NEW YORK - Giant credit-card company Visa has undertaken a huge unpublicized battle against Internet sites selling child pornography.
Over the past year, Visa has set up a system to identify purveyors who use Visa to sell illegal pornography. The card issuer is reporting sites with illegal content to the global police forces that enforce child-porn laws.
Visa is also requiring the 7,000 U.S. financial institutions that are members of the Visa association to register "high-risk merchants" who process adult content and use the Visa card. If the institutions don't comply, they risk losing their Visa relationship.
After searching more than 1 million Web pages a day for the past year, Visa estimates that 80 percent of the 400 Web sites it has identified as child porn sellers have either been shut down or had their Visa privileges terminated. In fact, the company says pedophiles in chat rooms are complaining that it is increasingly difficult to find Web sites oriented toward them.

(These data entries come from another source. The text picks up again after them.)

File: config.mk
export PLATFORM = sky130hd
export DESIGN_NAME = ecliptic_fp_misc_unit
export DESIGN_NICKNAME = d
export VERILOG_FILES = /design/src/rtl/ecliptic_fp_misc_unit.sv
export SDC_FILE = /design/constraint.sdc
export NUM_CORES = 1
export LEC_CHECK = 0
export BUFFER_PORTS_ARGS = -buffer_cell sky130_fd_sc_hd__buf_4
export CAP_MARGIN = 20
export CORE_ASPECT_RATIO = 1.2
export CORE_MARGIN = 5
export CORE_UTILIZATION = 25
export CTS_BUF_LIST = sky130_fd_sc_hd__clkbuf_2 sky130_fd_sc_hd__clkbuf_4 sky130_fd_sc_hd__clkbuf_8
export CTS_CLUSTER_SIZE = 40
export DETAILED_ROUTE_END_ITERATION = 8
export GPL_ROUTABILITY_DRIVEN = 0
export SYNTH_ARGS = -nofsm -noshare
export SYNTH_HDL_FRONTEND = slang
export SYNTH_SLANG_ARGS = --single-unit
File: constraint.sdc
create_clock -name clk -period 6.45 [get_ports clk]
set_input_delay 0 -clock clk [delete_from_list [all_inputs] [get_ports clk]]
set_output_delay 0 -clock clk [all_outputs]
set_load 0.1 [all_outputs]
<file path="src/rtl/hub75_pkg.sv">
`timescale 1ns/1ps
// Shared types and width helpers for the HUB75 receive capture block.
package hub75_pkg;

  typedef struct packed {
    logic r;
    logic g;
    logic b;
  } pix_t;

  typedef enum logic {
    ST_IDLE  = 1'b0,
    ST_DRAIN = 1'b1
  } state_t;

  function automatic int row_width_f(input int vpix, input int segs);
    return (vpix / segs > 1) ? $clog2(vpix / segs) : 1;
  endfunction

  function automatic int plane_width_f(input int bpp);
    return (bpp > 1) ? $clog2(bpp) : 1;
  endfunction

endpackage

</file>
<file path="src/rtl/hub75_in_sync.sv">
`timescale 1ns/1ps
// Two-flop synchronizer per input bit, plus a rising-edge detector on the synchronized level.
module hub75_in_sync #(
  parameter int W = 1
) (
  input  logic         clk,
  input  logic         rst_n,
  input  logic [W-1:0] d,
  output logic [W-1:0] q,
  output logic [W-1:0] rise
);

  logic [W-1:0] s_p0, s_p1, s_p2;

  always_ff @(posedge clk or negedge rst_n) begin
    if (!rst_n) begin
      s_p0 <= '0;
      s_p1 <= '0;
      s_p2 <= '0;
    end else begin
      s_p0 <= d;
      s_p1 <= s_p0;
      s_p2 <= s_p1;
    end
  end

  assign q    = s_p1;
  assign rise = s_p1 & ~s_p2;

endmodule

</file>
<file path="src/rtl/hub75_rx_capture.sv">
`timescale 1ns/1ps
// HUB75 receive capture: samples the panel bus, assembles one line per latch and
// replays it column by column over a valid/ready write port tagged with row and bit-plane.
module hub75_rx_capture
  import hub75_pkg::*;
#(
  parameter int  hpixel_p    = 64,
  parameter int  vpixel_p    = 64,
  parameter int  bpp_p       = 8,
  parameter int  segments_p  = 2,
  localparam int addr_width  = $clog2(hpixel_p * vpixel_p),
  localparam int row_width   = row_width_f(vpixel_p, segments_p),
  localparam int plane_width = plane_width_f(bpp_p)
) (
  input  logic                    clk,
  input  logic                    rst_n,
  input  logic                    i_enable,
  input  logic                    O_CLK,
  input  logic                    STB,
  input  logic                    OE,
  input  logic                    A,
  input  logic                    B,
  input  logic                    C,
  input  logic                    D,
  input  logic                    E,
  input  logic                    R1,
  input  logic                    G1,
  input  logic                    B1,
  input  logic                    R2,
  input  logic                    G2,
  input  logic                    B2,
  output logic                    o_wr_valid,
  input  logic                    i_wr_ready,
  output logic [addr_width-1:0]   o_wr_addr,
  output logic [plane_width-1:0]  o_wr_plane,
  output logic [segments_p*3-1:0] o_wr_data,
  output logic                    o_len_err,
  output logic                    o_overrun,
  input  logic                    i_err_clr
);

  localparam int col_width = $clog2(hpixel_p + 1);
  localparam int idx_width = (hpixel_p > 1) ? $clog2(hpixel_p) : 1;
  localparam logic [col_width-1:0]   col_full   = col_width'(hpixel_p);
  localparam logic [idx_width-1:0]   col_last   = idx_width'(hpixel_p - 1);
  localparam logic [plane_width-1:0] plane_last = plane_width'(bpp_p - 1);

  typedef logic [segments_p*3-1:0] word_t;

  logic [13:0] sync_d, sync_q, sync_rise;
  pix_t [1:0]  pix_in;
  word_t       word_in;
  logic [4:0]  row_bits;
  logic [row_width-1:0] row_in;
  logic        clk_rise, stb_rise, latch_ok, unused_sync;

  assign sync_d = {OE, STB, O_CLK, E, D, C, B, A, R2, G2, B2, R1, G1, B1};

  hub75_in_sync #(.W(14)) u_sync (
    .clk  (clk),
    .rst_n(rst_n),
    .d    (sync_d),
    .q    (sync_q),
    .rise (sync_rise)
  );

  assign pix_in      = sync_q[5:0];
  assign word_in     = pix_in[segments_p-1:0];
  assign row_bits    = sync_q[10:6];
  assign row_in      = row_bits[row_width-1:0];
  assign clk_rise    = sync_rise[11];
  assign stb_rise    = sync_rise[12];
  // OE is carried through the synchronizer for timing symmetry only.
  assign unused_sync = ^{sync_q[13:11], sync_rise[13], sync_rise[10:0], row_bits};

  state_t                 state, state_nxt;
  logic [idx_width-1:0]   drain_col, drain_col_nxt;
  logic [col_width-1:0]   col_cnt;
  logic [row_width-1:0]   prev_row;
  logic [plane_width-1:0] plane_cnt, plane_nxt;
  logic                   have_prev;
  word_t                  shift_buf [hpixel_p];
  word_t                  line_buf  [hpixel_p];

  assign latch_ok = stb_rise && i_enable && (state == ST_IDLE);

  // Column counter saturates so surplus shift clocks never overwrite stored pixels.
  always_ff @(posedge clk or negedge rst_n) begin
    if (!rst_n) begin
      col_cnt <= '0;
    end else if (i_enable) begin
      if (stb_rise)
        col_cnt <= '0;
      else if (clk_rise && col_cnt != col_full)
        col_cnt <= col_cnt + 1'b1;
    end
  end

  always_ff @(posedge clk) begin
    if (i_enable && clk_rise && !stb_rise && col_cnt != col_full)
      shift_buf[col_cnt[idx_width-1:0]] <= word_in;
    if (latch_ok)
      line_buf <= shift_buf;
  end

  // Repeated latches of one row walk through the bit-planes; a new row restarts at 0.
  always_comb begin
    if (!have_prev || row_in != prev_row)
      plane_nxt = '0;
    else if (plane_cnt == plane_last)
      plane_nxt = '0;
    else
      plane_nxt = plane_cnt + 1'b1;
  end

  always_ff @(posedge clk or negedge rst_n) begin
    if (!rst_n) begin
      prev_row  <= '0;
      plane_cnt <= '0;
      have_prev <= 1'b0;
    end else if (!i_enable) begin
      have_prev <= 1'b0;
    end else if (latch_ok) begin
      prev_row  <= row_in;
      plane_cnt <= plane_nxt;
      have_prev <= 1'b1;
    end
  end

  always_ff @(posedge clk or negedge rst_n) begin
    if (!rst_n) begin
      o_len_err <= 1'b0;
      o_overrun <= 1'b0;
    end else begin
      if (stb_rise && i_enable && col_cnt != col_full)
        o_len_err <= 1'b1;
      else if (i_err_clr)
        o_len_err <= 1'b0;
      if (stb_rise && i_enable && state == ST_DRAIN)
        o_overrun <= 1'b1;
      else if (i_err_clr)
        o_overrun <= 1'b0;
    end
  end

  always_ff @(posedge clk or negedge rst_n) begin
    if (!rst_n) begin
      state     <= ST_IDLE;
      drain_col <= '0;
    end else begin
      state     <= state_nxt;
      drain_col <= drain_col_nxt;
    end
  end

  always_comb begin
    state_nxt     = state;
    drain_col_nxt = drain_col;
    unique case (state)
      ST_IDLE: begin
        if (latch_ok) begin
          state_nxt     = ST_DRAIN;
          drain_col_nxt = '0;
        end
      end
      ST_DRAIN: begin
        if (i_wr_ready) begin
          if (drain_col == col_last) begin
            state_nxt     = ST_IDLE;
            drain_col_nxt = '0;
          end else begin
            drain_col_nxt = drain_col + 1'b1;
          end
        end
      end
      default: state_nxt = ST_IDLE;
    endcase
  end

  // Write fields are zeroed outside DRAIN and only move on an accepted transfer.
  assign o_wr_valid = (state == ST_DRAIN);
  assign o_wr_addr  = o_wr_valid ? addr_width'(int'(prev_row) * hpixel_p + int'(drain_col)) : '0;
  assign o_wr_plane = o_wr_valid ? plane_cnt : '0;
  assign o_wr_data  = o_wr_valid ? line_buf[drain_col] : '0;

endmodule

</file>
<file path="config.mk">
export PLATFORM = sky130hd
export DESIGN_NAME = hub75_rx_capture
export DESIGN_NICKNAME = d
export VERILOG_FILES = /design/src/rtl/hub75_pkg.sv /design/src/rtl/hub75_in_sync.sv /design/src/rtl/hub75_rx_capture.sv
export SDC_FILE = /design/constraint.sdc
export NUM_CORES = 1
export LEC_CHECK = 0
export BUFFER_PORTS_ARGS = -buffer_cell sky130_fd_sc_hd__buf_2
export CAP_MARGIN = 0
export CORE_ASPECT_RATIO = 2
export CORE_MARGIN = 1.5
export CORE_UTILIZATION = 55
export DETAILED_ROUTE_END_ITERATION = 8
export GPL_TIMING_DRIVEN = 0
export PLACE_DENSITY = 0.71
export SLEW_MARGIN = 20
export SYNTH_ARGS = -nofsm -noshare
export SYNTH_HDL_FRONTEND = slang
export SYNTH_SLANG_ARGS = --single-unit
</file>
<file path="constraint.sdc">
create_clock -name clk -period 13.75 [get_ports clk]
set_clock_uncertainty 0.2 [all_clocks]
set_input_delay 3.4375 -clock clk [delete_from_list [all_inputs] [get_ports clk]]
set_output_delay 3.4375 -clock clk [all_outputs]
set_load 0.02 [all_outputs]
</file>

"This is a powerful new tool to assist law enforcement in these crimes, to eliminate a resource for individuals to use, download and purchase pornography," says Reuben Rodriguez, director of the exploited-child unit at the National Center for Missing and Exploited Children.
The use of credit cards to buy child porn is relatively new. At first, many pedophiles traded images over the Internet in chat rooms. More recently, Web sites are selling access for a fee. Only last month, rock star Pete Townshend admitted he had used a credit card to join a child-porn site. He was questioned by British police and released. In addition, police forces around the world are still combing the files of a Dallas couple who sold hundreds of thousands of subscriptions to child-porn Web sites. According to people involved in tracking child porn, officials will soon begin another round of arrests.
Visa and MasterCard, the two leading credit-card companies, have long cooperated with the FBI and U.S. Customs to make cases against buyers and sellers of child porn.
"Whether money laundering or child porn, our rules absolutely require our cards to be used legally," says Sharon Gamsin, a vice president of MasterCard in Purchase, N.Y. "If we find a site is doing something illegal, that site gets thrown off our system."